Material supplied |
**config.mk**
```make
export PLATFORM = sky130hd
export DESIGN_NAME = number_literal_parser_core_flat
export DESIGN_NICKNAME = d
export VERILOG_FILES = /design/src/rtl/nlp_pkg.sv /design/src/rtl/nlp_in_if.sv /design/src/rtl/nlp_out_if.sv /design/src/rtl/nlp_digit_step.sv /design/src/rtl/number_literal_parser_core.sv /design/src/flat_wrapper.sv
export VERILOG_INCLUDE_DIRS = /design/src /design/src/rtl
export SDC_FILE = /design/constraint.sdc
export NUM_CORES = 1
export LEC_CHECK = 0
export ABC_AREA = 1
export BUFFER_PORTS_ARGS = -buffer_cell sky130_fd_sc_hd__buf_2
export CORE_MARGIN = 3
export CORE_UTILIZATION = 40
export DETAILED_ROUTE_END_ITERATION = 6
export PLACE_DENSITY_LB_ADDON = 0.2
export SYNTH_ARGS = -nofsm -noshare
export SYNTH_HDL_FRONTEND = slang
export SYNTH_SLANG_ARGS = --single-unit
```
**constraint.sdc**
```tcl
create_clock -name i_clk -period 3.7 [get_ports i_clk]
set_input_delay 0 -clock i_clk [delete_from_list [all_inputs] [get_ports i_clk]]
set_output_delay 0 -clock i_clk [all_outputs]
set_load 0.03 [all_outputs]
```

Work instructions |
Please return the entire listing, unchanged.

Response to this exercise |
**config.mk**
```make
export PLATFORM = sky130hd
export DESIGN_NAME = number_literal_parser_core_flat
export DESIGN_NICKNAME = d
export VERILOG_FILES = /design/src/rtl/nlp_pkg.sv /design/src/rtl/nlp_in_if.sv /design/src/rtl/nlp_out_if.sv /design/src/rtl/nlp_digit_step.sv /design/src/rtl/number_literal_parser_core.sv /design/src/flat_wrapper.sv
export VERILOG_INCLUDE_DIRS = /design/src /design/src/rtl
export SDC_FILE = /design/constraint.sdc
export NUM_CORES = 1
export LEC_CHECK = 0
export ABC_AREA = 1
export BUFFER_PORTS_ARGS = -buffer_cell sky130_fd_sc_hd__buf_2
export CORE_MARGIN = 3
export CORE_UTILIZATION = 40
export DETAILED_ROUTE_END_ITERATION = 6
export PLACE_DENSITY_LB_ADDON = 0.2
export SYNTH_ARGS = -nofsm -noshare
export SYNTH_HDL_FRONTEND = slang
export SYNTH_SLANG_ARGS = --single-unit
```
**constraint.sdc**
```tcl
create_clock -name i_clk -period 3.7 [get_ports i_clk]
set_input_delay 0 -clock i_clk [delete_from_list [all_inputs] [get_ports i_clk]]
set_output_delay 0 -clock i_clk [all_outputs]
set_load 0.03 [all_outputs]
```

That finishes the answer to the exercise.